* **Input material**
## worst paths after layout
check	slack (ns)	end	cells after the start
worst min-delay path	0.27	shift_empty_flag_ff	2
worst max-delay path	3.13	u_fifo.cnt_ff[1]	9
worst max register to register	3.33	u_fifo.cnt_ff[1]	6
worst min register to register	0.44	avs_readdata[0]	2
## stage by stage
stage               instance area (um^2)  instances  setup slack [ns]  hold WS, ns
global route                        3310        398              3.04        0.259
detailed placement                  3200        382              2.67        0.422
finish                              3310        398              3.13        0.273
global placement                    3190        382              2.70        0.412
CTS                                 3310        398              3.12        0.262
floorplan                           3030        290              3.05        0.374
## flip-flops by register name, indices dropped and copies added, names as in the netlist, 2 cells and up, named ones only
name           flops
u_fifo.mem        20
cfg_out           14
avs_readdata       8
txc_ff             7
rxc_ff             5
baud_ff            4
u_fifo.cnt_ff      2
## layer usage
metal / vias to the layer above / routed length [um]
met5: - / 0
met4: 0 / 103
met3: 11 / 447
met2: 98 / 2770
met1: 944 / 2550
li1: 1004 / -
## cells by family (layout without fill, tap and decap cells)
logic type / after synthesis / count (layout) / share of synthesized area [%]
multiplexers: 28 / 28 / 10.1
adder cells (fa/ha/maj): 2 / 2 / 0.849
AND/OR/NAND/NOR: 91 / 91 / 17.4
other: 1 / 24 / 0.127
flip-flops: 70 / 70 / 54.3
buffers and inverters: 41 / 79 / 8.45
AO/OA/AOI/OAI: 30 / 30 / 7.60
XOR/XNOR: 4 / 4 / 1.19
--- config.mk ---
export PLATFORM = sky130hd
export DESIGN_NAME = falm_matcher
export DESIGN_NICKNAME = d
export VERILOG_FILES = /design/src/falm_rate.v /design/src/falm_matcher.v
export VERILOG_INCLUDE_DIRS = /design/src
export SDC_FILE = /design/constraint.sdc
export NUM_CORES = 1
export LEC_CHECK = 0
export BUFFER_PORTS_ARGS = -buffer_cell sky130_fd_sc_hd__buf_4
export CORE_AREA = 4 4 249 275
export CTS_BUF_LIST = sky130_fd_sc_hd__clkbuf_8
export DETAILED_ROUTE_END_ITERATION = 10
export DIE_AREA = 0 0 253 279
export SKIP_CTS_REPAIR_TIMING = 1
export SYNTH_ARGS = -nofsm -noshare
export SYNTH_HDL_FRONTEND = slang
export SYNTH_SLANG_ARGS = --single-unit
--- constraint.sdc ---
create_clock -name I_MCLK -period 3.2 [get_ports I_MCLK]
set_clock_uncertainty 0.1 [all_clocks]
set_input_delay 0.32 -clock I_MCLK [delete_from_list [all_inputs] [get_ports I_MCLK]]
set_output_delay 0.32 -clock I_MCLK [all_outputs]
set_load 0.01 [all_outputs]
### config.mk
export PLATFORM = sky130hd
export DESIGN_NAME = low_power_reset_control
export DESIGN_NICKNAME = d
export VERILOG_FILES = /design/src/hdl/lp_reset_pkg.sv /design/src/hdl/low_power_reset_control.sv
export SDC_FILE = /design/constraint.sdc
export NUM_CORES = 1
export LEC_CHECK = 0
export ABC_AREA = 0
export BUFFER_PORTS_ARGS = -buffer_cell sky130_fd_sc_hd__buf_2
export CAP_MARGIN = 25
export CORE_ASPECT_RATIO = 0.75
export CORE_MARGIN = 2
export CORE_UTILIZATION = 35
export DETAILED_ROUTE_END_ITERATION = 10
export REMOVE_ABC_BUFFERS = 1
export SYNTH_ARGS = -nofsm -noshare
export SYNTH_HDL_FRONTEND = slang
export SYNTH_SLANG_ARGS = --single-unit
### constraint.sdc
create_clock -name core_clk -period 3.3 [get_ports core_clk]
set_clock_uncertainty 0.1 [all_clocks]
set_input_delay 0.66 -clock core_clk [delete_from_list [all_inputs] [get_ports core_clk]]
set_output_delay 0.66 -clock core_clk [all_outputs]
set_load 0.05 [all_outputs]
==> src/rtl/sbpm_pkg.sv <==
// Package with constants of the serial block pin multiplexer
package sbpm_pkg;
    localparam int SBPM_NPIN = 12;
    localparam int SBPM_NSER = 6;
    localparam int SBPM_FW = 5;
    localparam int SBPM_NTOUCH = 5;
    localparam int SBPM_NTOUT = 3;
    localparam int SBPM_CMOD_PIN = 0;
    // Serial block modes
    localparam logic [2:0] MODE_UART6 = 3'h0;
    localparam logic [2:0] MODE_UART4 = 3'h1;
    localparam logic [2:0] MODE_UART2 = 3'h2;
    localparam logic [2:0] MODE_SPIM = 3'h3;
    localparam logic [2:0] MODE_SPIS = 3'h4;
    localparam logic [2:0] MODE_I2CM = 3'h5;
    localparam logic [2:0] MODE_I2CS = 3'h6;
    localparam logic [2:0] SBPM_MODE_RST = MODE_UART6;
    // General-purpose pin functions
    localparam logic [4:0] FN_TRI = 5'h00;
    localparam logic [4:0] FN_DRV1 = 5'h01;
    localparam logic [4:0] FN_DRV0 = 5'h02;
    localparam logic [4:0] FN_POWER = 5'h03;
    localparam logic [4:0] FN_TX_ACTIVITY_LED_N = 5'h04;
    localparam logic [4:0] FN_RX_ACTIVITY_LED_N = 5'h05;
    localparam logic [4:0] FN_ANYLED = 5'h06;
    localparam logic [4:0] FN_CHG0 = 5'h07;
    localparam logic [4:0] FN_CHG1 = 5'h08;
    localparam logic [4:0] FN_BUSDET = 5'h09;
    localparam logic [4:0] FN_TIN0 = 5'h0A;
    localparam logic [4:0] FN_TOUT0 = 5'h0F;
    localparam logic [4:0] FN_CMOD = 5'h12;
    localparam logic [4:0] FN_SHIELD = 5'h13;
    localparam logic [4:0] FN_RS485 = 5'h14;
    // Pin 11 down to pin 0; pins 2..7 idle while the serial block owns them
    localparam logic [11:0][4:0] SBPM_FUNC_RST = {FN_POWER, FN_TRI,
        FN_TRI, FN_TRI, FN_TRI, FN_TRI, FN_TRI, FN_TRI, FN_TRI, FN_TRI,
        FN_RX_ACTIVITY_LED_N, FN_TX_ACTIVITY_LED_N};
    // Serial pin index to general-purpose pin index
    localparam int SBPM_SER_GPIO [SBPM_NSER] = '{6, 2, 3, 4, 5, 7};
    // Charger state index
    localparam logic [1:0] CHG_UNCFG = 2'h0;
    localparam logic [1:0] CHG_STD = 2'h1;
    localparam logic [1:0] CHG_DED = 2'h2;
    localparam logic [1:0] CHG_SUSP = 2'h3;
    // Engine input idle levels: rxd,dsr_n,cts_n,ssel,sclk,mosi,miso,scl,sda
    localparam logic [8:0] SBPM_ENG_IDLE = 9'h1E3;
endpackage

* * *

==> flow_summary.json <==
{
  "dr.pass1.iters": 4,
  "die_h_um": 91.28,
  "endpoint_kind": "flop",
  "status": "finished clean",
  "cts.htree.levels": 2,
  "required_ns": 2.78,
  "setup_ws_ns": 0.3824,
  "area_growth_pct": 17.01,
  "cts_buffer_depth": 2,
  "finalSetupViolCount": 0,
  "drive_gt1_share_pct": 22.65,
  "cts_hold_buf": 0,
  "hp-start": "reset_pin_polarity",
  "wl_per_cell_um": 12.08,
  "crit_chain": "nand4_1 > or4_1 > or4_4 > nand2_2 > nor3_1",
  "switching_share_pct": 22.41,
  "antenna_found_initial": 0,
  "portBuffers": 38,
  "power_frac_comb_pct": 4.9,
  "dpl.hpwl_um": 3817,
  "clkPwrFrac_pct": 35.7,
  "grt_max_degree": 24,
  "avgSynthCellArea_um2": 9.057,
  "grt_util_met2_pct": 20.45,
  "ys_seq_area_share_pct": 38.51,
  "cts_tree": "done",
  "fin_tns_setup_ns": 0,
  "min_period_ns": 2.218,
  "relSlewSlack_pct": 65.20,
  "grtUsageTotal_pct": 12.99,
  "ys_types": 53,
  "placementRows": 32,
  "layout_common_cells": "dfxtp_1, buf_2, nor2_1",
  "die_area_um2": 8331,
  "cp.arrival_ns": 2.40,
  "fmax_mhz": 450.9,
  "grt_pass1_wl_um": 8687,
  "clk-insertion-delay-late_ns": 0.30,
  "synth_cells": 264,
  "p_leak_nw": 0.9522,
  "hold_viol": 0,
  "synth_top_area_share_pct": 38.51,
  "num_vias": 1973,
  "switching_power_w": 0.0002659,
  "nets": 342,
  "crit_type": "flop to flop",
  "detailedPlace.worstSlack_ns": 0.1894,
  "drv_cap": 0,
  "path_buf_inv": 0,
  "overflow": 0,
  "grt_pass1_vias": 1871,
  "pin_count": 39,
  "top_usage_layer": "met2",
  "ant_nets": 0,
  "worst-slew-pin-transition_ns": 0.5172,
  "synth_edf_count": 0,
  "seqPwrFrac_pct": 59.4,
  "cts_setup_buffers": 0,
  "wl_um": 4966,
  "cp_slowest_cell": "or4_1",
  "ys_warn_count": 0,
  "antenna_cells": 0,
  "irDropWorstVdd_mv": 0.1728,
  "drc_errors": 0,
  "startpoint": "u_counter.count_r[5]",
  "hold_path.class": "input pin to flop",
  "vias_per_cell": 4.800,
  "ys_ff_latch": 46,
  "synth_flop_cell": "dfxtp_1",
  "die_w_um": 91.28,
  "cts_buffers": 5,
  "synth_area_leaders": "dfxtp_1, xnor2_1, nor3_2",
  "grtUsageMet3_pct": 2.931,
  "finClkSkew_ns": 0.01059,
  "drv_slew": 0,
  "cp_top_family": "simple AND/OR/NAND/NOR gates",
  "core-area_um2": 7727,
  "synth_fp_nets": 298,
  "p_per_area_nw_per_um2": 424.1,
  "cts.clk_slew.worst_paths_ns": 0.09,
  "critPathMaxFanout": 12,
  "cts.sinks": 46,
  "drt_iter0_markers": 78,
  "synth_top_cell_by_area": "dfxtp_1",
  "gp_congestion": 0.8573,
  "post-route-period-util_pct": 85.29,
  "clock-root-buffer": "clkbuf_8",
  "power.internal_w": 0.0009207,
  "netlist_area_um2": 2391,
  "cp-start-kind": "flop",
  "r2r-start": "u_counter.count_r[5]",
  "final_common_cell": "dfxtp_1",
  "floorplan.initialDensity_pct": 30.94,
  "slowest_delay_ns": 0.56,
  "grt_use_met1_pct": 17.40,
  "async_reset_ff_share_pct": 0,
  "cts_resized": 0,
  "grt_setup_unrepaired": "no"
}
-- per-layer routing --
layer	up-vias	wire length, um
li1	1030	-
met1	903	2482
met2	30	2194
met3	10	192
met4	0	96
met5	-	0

* **Task details**
Count how many lines in the listing above hold "length". Supply only that number.

* **Expected answer**
2